这院里,要论心眼儿,谁也比不上那个老太太。易中海等于是她干儿子,是她后半辈子的养老靠山。”
“这靠山要是塌了,她指望谁去?她能不着急?”
“跑过去连敲带打,给易中海那点快灭的火星子重新吹旺,让他赶紧站起来,这不奇怪。”
秦凤脸上的担忧藏不住:“柱子,那他明天回厂,肯定憋着坏呢。我怕他冲你来。”
“冲我来?”
何雨柱把筷子往桌上一拍,发出“啪”的一声脆响。
不过脸上倒是没什么怒气,反而带着点不屑。
“他现在自个儿的屁股都快着火了,哪还有空管我?”
“你想想,他当着那么多人的面吐血昏倒,这人丢得多大?厂里那些平日里看他不顺眼的,背地里指不定怎么笑话他。”

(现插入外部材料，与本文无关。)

Context: an optimization exercise on an open-source flow, tuned for small area, a short achievable clock period and few clock cycles per item. The choices shown serve that exercise and are no tape-out recipe.
Only simulation tests tie the RTL to the original design; equivalence was not proved.
Power figures rest on the tool's default switching activity, not on a simulated workload.

## flow/config.mk

```make
export PLATFORM = sky130hd
export DESIGN_NAME = button_gesture_matcher
export DESIGN_NICKNAME = button_gesture_matcher
export VERILOG_FILES = /design/flow/design.v
export SDC_FILE = /design/flow/constraint.sdc
export NUM_CORES = 4
export LEC_CHECK = 0
export CAP_MARGIN = 20
export CORE_MARGIN = 2
export CORE_UTILIZATION = 40
export SETUP_SLACK_MARGIN = 3.2
export SLEW_MARGIN = 20
```

## flow/constraint.sdc

```tcl
create_clock -name core_clock -period 5.7 [get_ports {i_clk}]
set_input_delay 1.1400 -clock core_clock [delete_from_list [all_inputs] [get_ports {i_clk}]]
set_output_delay 1.1400 -clock core_clock [all_outputs]
set_load 0.01 [all_outputs]
```
What follows belongs to an exercise in optimizing a design on an open flow for small area, a short achievable clock period and few clock cycles per item; a production flow would make more cautious choices. The RTL was checked by simulation tests, not by an equivalence proof against the original design. No activity file was given, so power comes from the tool's default toggle rates.

--- design/flow/constraint.sdc ---
create_clock -name core_clock -period 8.5 [get_ports {clk}]
set_input_delay 1.7000 -clock core_clock [delete_from_list [all_inputs] [get_ports {clk}]]
set_output_delay 1.7000 -clock core_clock [all_outputs]
set_load 0.01 [all_outputs]
--- design/flow/design.v ---
`default_nettype none
package acs_pkg;
  localparam int CHANNELS    = 4;
  localparam int MAX_RUN     = 1024;
  localparam int SAMPLE_BITS = 12;
  localparam int CH_W    = 2;
  localparam int LEN_W   = $clog2(MAX_RUN) + 1;    
  localparam int CNT_W   = $clog2(MAX_RUN);        
  localparam int SUM_W   = SAMPLE_BITS + $clog2(MAX_RUN);
  localparam int DB_W    = 12;
  localparam int GAIN_W  = 16;
  localparam int Q_FRAC  = 8;
  localparam int PROD_W  = SAMPLE_BITS + GAIN_W;
  localparam int MA_W    = 20;
  localparam int CFG_W   = 16;
  localparam int CFG_IDX_W = 2;
  localparam int JOB_W   = CH_W + 1 + SUM_W + LEN_W;
  localparam logic [CFG_IDX_W-1:0] REG_MEASURE_COUNT   = 2'd0;
  localparam logic [CFG_IDX_W-1:0] REG_CALIBRATE_COUNT = 2'd1;
  localparam logic [CFG_IDX_W-1:0] REG_DEADBAND        = 2'd2;
  localparam logic [CFG_IDX_W-1:0] REG_GAIN            = 2'd3;
  function automatic logic [CNT_W-1:0] count_limit(input logic [LEN_W-1:0] c);
    logic [CNT_W-1:0] r;
    if (c == '0) r = '0;
    else if (c > LEN_W'(MAX_RUN)) r = CNT_W'(MAX_RUN - 1);
    else r = CNT_W'(c - LEN_W'(1));
    count_limit = r;
  endfunction
endpackage
`default_nettype wire
`default_nettype none
module acs_queue (
  input  wire logic                            clk,
  input  wire logic                            rst,
  input  wire logic                            hold,
  input  wire logic                            s_valid,
  output logic                                 s_ready,
  input  wire logic [acs_pkg::CH_W-1:0]        s_channel,
  input  wire logic                            s_kind,
  input  wire logic [acs_pkg::SAMPLE_BITS-1:0] s_sample,
  output logic                                 n_valid,
  output logic [acs_pkg::CH_W-1:0]             n_ch,
  output logic                                 n_kind,
  output logic [acs_pkg::SAMPLE_BITS-1:0]      n_sample
);
  logic                            sk_valid;
  logic [acs_pkg::CH_W-1:0]        sk_ch;
  logic                            sk_kind;
  logic [acs_pkg::SAMPLE_BITS-1:0] sk_sample;
  logic                            take;
  logic                            ready_q;    
  assign s_ready  = ready_q;
  assign take     = s_valid && !sk_valid;
  assign n_valid  = sk_valid || take;
  assign n_ch     = sk_valid ? sk_ch     : s_channel;
  assign n_kind   = sk_valid ? sk_kind   : s_kind;
  assign n_sample = sk_valid ? sk_sample : s_sample;
  always_ff @(posedge clk) begin
    if (rst) begin
      sk_valid <= 1'b0;
      ready_q  <= 1'b1;
    end else if (hold) begin
      if (take) begin
        sk_valid <= 1'b1;
        ready_q  <= 1'b0;
      end
    end else begin
      sk_valid <= 1'b0;
      ready_q  <= 1'b1;
    end
    if (hold && take) begin
      sk_ch     <= s_channel;
      sk_kind   <= s_kind;
      sk_sample <= s_sample;
    end
  end
endmodule
`default_nettype wire
`default_nettype none
module acs_front (
  input  wire logic                            clk,
  input  wire logic                            rst,
  input  wire logic                            hold,      
  input  wire logic [acs_pkg::CNT_W-1:0]       meas_lim,
  input  wire logic [acs_pkg::CNT_W-1:0]       cal_lim,
  input  wire logic                            n_valid,
  input  wire logic [acs_pkg::CH_W-1:0]        n_ch,
  input  wire logic                            n_kind,
  input  wire logic [acs_pkg::SAMPLE_BITS-1:0] n_sample,
  output logic                                 push,      
  output logic [acs_pkg::CH_W-1:0]             push_ch,
  output logic                                 push_kind,
  output logic [acs_pkg::SUM_W-1:0]            push_sum,
  output logic [acs_pkg::CNT_W-1:0]            push_nlen,   
  output logic [6:0]                           push_nlen3,  
  output logic                                 push_small   
);
  logic [acs_pkg::SUM_W-1:0] run_sum  [acs_pkg::CHANNELS];
  logic [acs_pkg::CNT_W-1:0] run_len  [acs_pkg::CHANNELS];
  logic                      run_kind [acs_pkg::CHANNELS];
  logic                            in_valid;
  logic [acs_pkg::CH_W-1:0]        in_ch;
  logic                            in_kind;
  logic [acs_pkg::SAMPLE_BITS-1:0] in_sample;
  logic [acs_pkg::CHANNELS-1:0]    in_join;       
  logic [acs_pkg::SUM_W-1:0] base_sum;
  logic [acs_pkg::CNT_W-1:0] base_len;
  logic [acs_pkg::SUM_W-1:0] sum_next;
  logic [acs_pkg::LEN_W-1:0] len_next;
  logic                      done;
  logic fwd;
  logic n_busy;
  logic n_run_kind;
  always_comb begin
    fwd        = in_valid && (n_ch == in_ch);
    n_busy     = fwd ? !done   : (run_len[n_ch] != '0);
    n_run_kind = fwd ? in_kind : run_kind[n_ch];
  end
  always_ff @(posedge clk) begin
    if (rst) in_valid <= 1'b0;
    else if (!hold) in_valid <= n_valid;
    if (!hold) begin
      in_ch      <= n_ch;
      in_kind    <= n_kind;
      in_sample  <= n_sample;
      for (int c = 0; c < acs_pkg::CHANNELS; c++)
        in_join[c] <= (n_ch == acs_pkg::CH_W'(c)) && !(n_busy && (n_run_kind != n_kind));
    end
  end
  always_comb begin
    base_sum = '0;
    base_len = '0;
    for (int c = 0; c < acs_pkg::CHANNELS; c++) begin
      base_sum = base_sum | (in_join[c] ? run_sum[c] : '0);
      base_len = base_len | (in_join[c] ? run_len[c] : '0);
    end
    sum_next = base_sum + acs_pkg::SUM_W'(in_sample);
    len_next = acs_pkg::LEN_W'(base_len) + acs_pkg::LEN_W'(1);
    done     = base_len >= (in_kind ? cal_lim : meas_lim);
  end
  always_ff @(posedge clk) begin
    if (rst) begin
      for (int i = 0; i < acs_pkg::CHANNELS; i++) begin
        run_sum[i]  <= '0;
        run_len[i]  <= '0;
        run_kind[i] <= 1'b0;
      end
    end else if (in_valid && !hold) begin
      run_kind[in_ch] <= in_kind;
      if (done) begin
        run_sum[in_ch] <= '0;
        run_len[in_ch] <= '0;
      end else begin
        run_sum[in_ch] <= sum_next;
        run_len[in_ch] <= len_next[acs_pkg::CNT_W-1:0];
      end
    end
  end
  assign push       = in_valid && done;
  assign push_ch    = in_ch;
  assign push_kind  = in_kind;
  assign push_sum   = sum_next;
  assign push_nlen  = ~base_len;
  assign push_nlen3 = ~(7'(base_len[4:0]) + 7'({base_len[4:0], 1'b0}) + 7'd2);
  assign push_small = base_len < acs_pkg::CNT_W'(16);
endmodule
`default_nettype wire
`default_nettype none
module acs_back #(
  parameter int SB = 5,     
  parameter int SK = 4,     
  parameter int LK = 1      
) (
  input  wire logic                        clk,
  input  wire logic                        rst,
  input  wire logic                        stall,
  input  wire logic [acs_pkg::DB_W-1:0]    deadband,
  input  wire logic [acs_pkg::GAIN_W-1:0]  gain,
  input  wire logic                        push,
  input  wire logic [acs_pkg::CH_W-1:0]    push_ch,
  input  wire logic                        push_kind,
  input  wire logic [acs_pkg::SUM_W-1:0]   push_sum,
  input  wire logic [acs_pkg::CNT_W-1:0]   push_nlen,    
  input  wire logic [SB+1:0]               push_nlen3,   
  input  wire logic                        push_small,
  output logic                             j_free,    
  output logic                             r_valid,
  output logic [acs_pkg::CH_W-1:0]         r_channel,
  output logic                             r_kind,
  output logic [acs_pkg::SAMPLE_BITS-1:0]  r_average,
  output logic [acs_pkg::MA_W-1:0]         r_current_ma
);
  localparam int QB = acs_pkg::SAMPLE_BITS;    
  localparam int LW = acs_pkg::LEN_W;
  localparam int RB = LW - 1;                  
  localparam int SR = SB - 1;                  
  localparam int NS = QB / SK;                 
  localparam int NL = QB / LK;                 
  localparam int CW = $clog2(NL + 1);
  logic                     j_valid;
  logic [acs_pkg::CH_W-1:0] j_ch;
  logic                     j_kind;
  logic [acs_pkg::SUM_W-1:0] j_sum;
  logic [RB-1:0]            j_nlen;
  logic [SB+1:0]            j_nl3;
  logic                     j_small;
  logic [CW-1:0]            j_count;
  logic                     l_last;
  logic [RB-1:0]            l_rem_n;
  logic [QB-1:0]            l_q_n;
  always_comb begin
    logic [RB:0]   trial;
    logic [RB+1:0] l_diff;
    logic          fits;
    l_rem_n = j_sum[acs_pkg::SUM_W-1:QB];
    l_q_n   = j_sum[QB-1:0];
    for (int j = 0; j < LK; j++) begin
      trial   = {l_rem_n, l_q_n[QB-1]};
      l_diff  = {1'b0, trial} + {2'b11, j_nlen};    
      fits    = !l_diff[RB+1];
      l_rem_n = fits ? l_diff[RB-1:0] : trial[RB-1:0];
      l_q_n   = {l_q_n[QB-2:0], fits};
    end
  end
  assign l_last = j_valid && !j_small && j_count == CW'(NL - 1);
  assign j_free = !stall && (!j_valid || j_small || l_last);
  always_ff @(posedge clk) begin
    if (rst) j_valid <= 1'b0;
    else if (j_free) j_valid <= push;
    if (j_free) begin
      j_ch    <= push_ch;
      j_kind  <= push_kind;
      j_sum   <= push_sum;
      j_nlen  <= push_nlen;
      j_nl3   <= push_nlen3;
      j_small <= push_small;
      j_count <= '0;
    end else if (!stall) begin
      j_sum   <= {l_rem_n, l_q_n};
      j_count <= j_count + CW'(1);
    end
  end
  localparam int T3 = SB + 2;                  
  logic            dv  [NS+1];
  logic [acs_pkg::CH_W-1:0] dch [NS+1];
  logic            dk  [NS+1];
  logic [SR-1:0]   drem[NS+1];
  logic [QB-1:0]   dq  [NS+1];
  logic [SB-1:0]   dn1 [NS+1];    
  logic [T3-1:0]   dn3 [NS+1];    
  assign dv[0]   = j_valid && j_small;
  assign dch[0]  = j_ch;
  assign dk[0]   = j_kind;
  assign drem[0] = j_sum[QB+SR-1:QB];
  assign dq[0]   = j_sum[QB-1:0];
  assign dn1[0]  = j_nlen[SB-1:0];
  assign dn3[0]  = j_nl3;
  for (genvar s = 0; s < NS; s++) begin : g_div
    logic [SR-1:0] rem;
    logic [QB-1:0] q;
    logic [T3-1:0] trial;
    logic [T3:0]   d1, d2, d3;
    always_comb begin
      rem = drem[s];
      q   = dq[s];
      for (int j = 0; j < SK / 2; j++) begin
        trial = T3'({rem, q[QB-1:QB-2]});
        d1    = {1'b0, trial} + {{(T3-SB+1){1'b1}}, dn1[s]};
        d2    = {1'b0, trial} + {{(T3-SB){1'b1}}, dn1[s], 1'b0};
        d3    = {1'b0, trial} + {1'b1, dn3[s]};
        q     = {q[QB-3:0], 2'b00};
        if (!d3[T3]) begin
          rem  = SR'(d3);
          q[1:0] = 2'd3;
        end else if (!d2[T3]) begin
          rem  = SR'(d2);
          q[1:0] = 2'd2;
        end else if (!d1[T3]) begin
          rem  = SR'(d1);
          q[1:0] = 2'd1;
        end else begin
          rem  = SR'(trial);
        end
      end
    end
    if (s < NS - 1) begin : g_reg
      always_ff @(posedge clk) begin
        if (rst) dv[s+1] <= 1'b0;
        else if (!stall) dv[s+1] <= dv[s];
        if (!stall) begin
          dch[s+1]  <= dch[s];
          dk[s+1]   <= dk[s];
          drem[s+1] <= rem;
          dq[s+1]   <= q;
          dn1[s+1]  <= dn1[s];
          dn3[s+1]  <= dn3[s];
        end
      end
    end else begin : g_last
      assign dv[s+1]   = dv[s];
      assign dch[s+1]  = dch[s];
      assign dk[s+1]   = dk[s];
      assign drem[s+1] = rem;
      assign dq[s+1]   = q;
      assign dn1[s+1]  = dn1[s];
      assign dn3[s+1]  = dn3[s];
    end
  end
  logic                            p1_valid;
  logic [acs_pkg::CH_W-1:0]        p1_ch;
  logic                            p1_kind;
  logic [acs_pkg::SAMPLE_BITS-1:0] p1_avg;
  logic [acs_pkg::SAMPLE_BITS-1:0] zero_offset [acs_pkg::CHANNELS];
  logic [acs_pkg::SAMPLE_BITS-1:0] off;
  logic [acs_pkg::SAMPLE_BITS-1:0] corrected;
  always_ff @(posedge clk) begin
    if (rst) p1_valid <= 1'b0;
    else if (!stall) p1_valid <= dv[NS] || l_last;
    if (!stall) begin
      p1_ch   <= l_last ? j_ch    : dch[NS];
      p1_kind <= l_last ? j_kind  : dk[NS];
      p1_avg  <= l_last ? l_q_n   : dq[NS];
    end
  end
  assign off = zero_offset[p1_ch];
  logic [acs_pkg::SAMPLE_BITS:0] c_diff;
  assign c_diff    = {1'b0, p1_avg} - {1'b0, off};
  assign corrected = c_diff[acs_pkg::SAMPLE_BITS] ? '0 : c_diff[acs_pkg::SAMPLE_BITS-1:0];
  localparam int TW = acs_pkg::SAMPLE_BITS + 2;
  logic [TW-1:0] t_a, t_b, t_c, t_x, t_y, t_diff;
  logic          p1_pass;
  always_comb begin
    t_a    = TW'(p1_avg);
    t_b    = ~(TW'(off));
    t_c    = ~(TW'(deadband));
    t_x    = t_a ^ t_b ^ t_c;
    t_y    = {((t_a & t_b) | (t_a & t_c) | (t_b & t_c)), 1'b1};
    t_diff = t_x - ~t_y;
    p1_pass = !p1_kind && ((deadband == '0) || !t_diff[TW-1]);
  end
  logic [acs_pkg::CHANNELS-1:0] p1_set;
  always_ff @(posedge clk) begin
    if (rst) p1_set <= '0;
    else if (!stall)
      for (int c = 0; c < acs_pkg::CHANNELS; c++)
        p1_set[c] <= (dv[NS] || l_last) && (l_last ? j_kind : dk[NS]) &&
                     ((l_last ? j_ch : dch[NS]) == acs_pkg::CH_W'(c));
  end
  always_ff @(posedge clk) begin
    if (rst) begin
      for (int i = 0; i < acs_pkg::CHANNELS; i++) zero_offset[i] <= '0;
    end else if (!stall) begin
      for (int i = 0; i < acs_pkg::CHANNELS; i++)
        if (p1_set[i]) zero_offset[i] <= p1_avg;
    end
  end
  localparam int PW = acs_pkg::PROD_W;
  localparam int FW = acs_pkg::Q_FRAC;
  logic                            p2_valid;
  logic [acs_pkg::CH_W-1:0]        p2_ch;
  logic                            p2_kind;
  logic [acs_pkg::SAMPLE_BITS-1:0] p2_avg;
  logic                            p2_pass;
  logic [acs_pkg::SAMPLE_BITS-1:0] p2_corr;
  always_ff @(posedge clk) begin
    if (rst) p2_valid <= 1'b0;
    else if (!stall) p2_valid <= p1_valid;
    if (!stall) begin
      p2_ch   <= p1_ch;
      p2_kind <= p1_kind;
      p2_avg  <= p1_avg;
      p2_pass <= p1_pass;
      p2_corr <= corrected;
    end
  end
  logic [PW-1:0] row_a;
  logic [PW-1:0] row_b;
  logic [FW:0]   low_sum;
  localparam int GW = acs_pkg::GAIN_W + 2;
  logic [GW-1:0] gain3;
  always_ff @(posedge clk) gain3 <= GW'(gain) + GW'({gain, 1'b0});
  logic [PW-1:0] r0 [6];
  logic [PW-1:0] r1 [4];
  logic [PW-1:0] r2 [3];
  always_comb begin
    for (int i = 0; i < 6; i++) begin
      case (p2_corr[2*i +: 2])
        2'd1:    r0[i] = PW'(gain) << (2*i);
        2'd2:    r0[i] = PW'({gain, 1'b0}) << (2*i);
        2'd3:    r0[i] = PW'(gain3) << (2*i);
        default: r0[i] = '0;
      endcase
    end
    for (int i = 0; i < 2; i++) begin
      r1[2*i]   = r0[3*i] ^ r0[3*i+1] ^ r0[3*i+2];
      r1[2*i+1] = ((r0[3*i] & r0[3*i+1]) | (r0[3*i] & r0[3*i+2]) | (r0[3*i+1] & r0[3*i+2])) << 1;
    end
    r2[0] = r1[0] ^ r1[1] ^ r1[2];
    r2[1] = ((r1[0] & r1[1]) | (r1[0] & r1[2]) | (r1[1] & r1[2])) << 1;
    r2[2] = r1[3];
    row_a   = r2[0] ^ r2[1] ^ r2[2];
    row_b   = ((r2[0] & r2[1]) | (r2[0] & r2[2]) | (r2[1] & r2[2])) << 1;
    low_sum = (FW+1)'(row_a[FW-1:0]) + (FW+1)'(row_b[FW-1:0]);
  end
  logic                            p3_valid;
  logic [acs_pkg::CH_W-1:0]        p3_ch;
  logic                            p3_kind;
  logic [acs_pkg::SAMPLE_BITS-1:0] p3_avg;
  logic                            p3_pass;
  logic [PW-FW-1:0]                p3_a;
  logic [PW-FW-1:0]                p3_b;
  logic                            p3_c;
  logic [PW-FW-1:0]                scaled;
  logic [acs_pkg::MA_W-1:0]        ma;
  always_ff @(posedge clk) begin
    if (rst) p3_valid <= 1'b0;
    else if (!stall) p3_valid <= p2_valid;
    if (!stall) begin
      p3_ch   <= p2_ch;
      p3_kind <= p2_kind;
      p3_avg  <= p2_avg;
      p3_pass <= p2_pass;
      p3_a    <= row_a[PW-1:FW];
      p3_b    <= row_b[PW-1:FW];
      p3_c    <= low_sum[FW];
    end
  end
  assign scaled = p3_a + p3_b + (PW-FW)'(p3_c);
  assign ma = !p3_pass ? '0 : acs_pkg::MA_W'(scaled);
  always_ff @(posedge clk) begin
    if (rst) r_valid <= 1'b0;
    else if (!stall) r_valid <= p3_valid;
    if (!stall) begin
      r_channel    <= p3_ch;
      r_kind       <= p3_kind;
      r_average    <= p3_avg;
      r_current_ma <= ma;
    end
  end
endmodule
`default_nettype wire
`default_nettype none
module averaged_current_sense (
  input  wire logic                            clk,
  input  wire logic                            rst,
  input  wire logic                            s_valid,
  output logic                                 s_ready,
  input  wire logic [acs_pkg::CH_W-1:0]        s_channel,
  input  wire logic                            s_kind,
  input  wire logic [acs_pkg::SAMPLE_BITS-1:0] s_sample,
  output logic                                 r_valid,
  input  wire logic                            r_ready,
  output logic [acs_pkg::CH_W-1:0]             r_channel,
  output logic                                 r_kind,
  output logic [acs_pkg::SAMPLE_BITS-1:0]      r_average,
  output logic [acs_pkg::MA_W-1:0]             r_current_ma,
  input  wire logic                            cfg_we,
  input  wire logic [acs_pkg::CFG_IDX_W-1:0]   cfg_index,
  input  wire logic [acs_pkg::CFG_W-1:0]       cfg_data
);
  logic [acs_pkg::CNT_W-1:0]  meas_lim;    
  logic [acs_pkg::CNT_W-1:0]  cal_lim;     
  logic [acs_pkg::DB_W-1:0]   deadband;
  logic [acs_pkg::GAIN_W-1:0] gain;
  always_ff @(posedge clk) begin
    if (rst) begin
      meas_lim <= acs_pkg::CNT_W'(64 - 1);
      cal_lim  <= acs_pkg::CNT_W'(200 - 1);
      deadband <= acs_pkg::DB_W'(149);
      gain     <= acs_pkg::GAIN_W'(5158);
    end else if (cfg_we) begin
      case (cfg_index)
        acs_pkg::REG_MEASURE_COUNT:   meas_lim <= acs_pkg::count_limit(cfg_data[acs_pkg::LEN_W-1:0]);
        acs_pkg::REG_CALIBRATE_COUNT: cal_lim  <= acs_pkg::count_limit(cfg_data[acs_pkg::LEN_W-1:0]);
        acs_pkg::REG_DEADBAND:        deadband <= cfg_data[acs_pkg::DB_W-1:0];
        default:                      gain     <= cfg_data[acs_pkg::GAIN_W-1:0];
      endcase
    end
  end
  logic stall;
  logic j_free;
  logic hold;
  assign stall = r_valid && !r_ready;
  assign hold  = !j_free;
  logic                            n_valid;
  logic [acs_pkg::CH_W-1:0]        n_ch;
  logic                            n_kind;
  logic [acs_pkg::SAMPLE_BITS-1:0] n_sample;
  acs_queue u_queue (
    .clk(clk), .rst(rst), .hold(hold),
    .s_valid(s_valid), .s_ready(s_ready), .s_channel(s_channel),
    .s_kind(s_kind), .s_sample(s_sample),
    .n_valid(n_valid), .n_ch(n_ch), .n_kind(n_kind), .n_sample(n_sample)
  );
  logic                        push;
  logic [acs_pkg::CH_W-1:0]    push_ch;
  logic                        push_kind;
  logic [acs_pkg::SUM_W-1:0]   push_sum;
  logic [acs_pkg::CNT_W-1:0]   push_nlen;
  logic [6:0]                  push_nlen3;
  logic                        push_small;
  acs_front u_front (
    .clk(clk), .rst(rst), .hold(hold),
    .meas_lim(meas_lim), .cal_lim(cal_lim),
    .n_valid(n_valid), .n_ch(n_ch), .n_kind(n_kind), .n_sample(n_sample),
    .push(push), .push_ch(push_ch), .push_kind(push_kind), .push_sum(push_sum),
    .push_nlen(push_nlen), .push_nlen3(push_nlen3), .push_small(push_small)
  );
  acs_back u_back (
    .clk(clk), .rst(rst), .stall(stall),
    .deadband(deadband), .gain(gain),
    .push(push), .push_ch(push_ch), .push_kind(push_kind), .push_sum(push_sum),
    .push_nlen(push_nlen), .push_nlen3(push_nlen3), .push_small(push_small),
    .j_free(j_free),
    .r_valid(r_valid), .r_channel(r_channel), .r_kind(r_kind),
    .r_average(r_average), .r_current_ma(r_current_ma)
  );
endmodule
`default_nettype wire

“他现在最要紧的,是赶紧回车间,把他那七级钳工的威风重新竖起来,镇住场子。”
“不然,围着他的那个小圈子,人心都得散了!”
何雨柱顿了顿,语气里满是底气:“至于我这边,他想找茬,也得有那个本事。”
“只要我这楼盖得又快又好,质量上挑不出半点毛病,他能怎么样?只能在车间里干瞪眼。”
“你得明白个道理,小凤。”
何雨柱看着秦凤,一字一句地说:“在实打实的功劳面前,他那些藏在桌子底下的算计,连个响儿都听不见。”
秦凤和何雨水听完,心里那点悬着的不安,总算是落地。
是啊,自家男人(哥哥)现在管着那么大工程,只要把事情办得漂亮,谁也奈何不了他。
何雨柱看着家人脸上的愁云散去,心里也舒坦,夹起一块肉放进嘴里,慢慢嚼着,眼神却飘向窗外。
易中海?
老东西,你最好别来惹我。
你要是安安分分在车间当你的七级钳工,咱们井水不犯河水。
可你要是敢把手伸到我这边来……何雨柱的嘴角咧了咧。
那可就别怪我让你知道知道,什么叫时代的铁拳!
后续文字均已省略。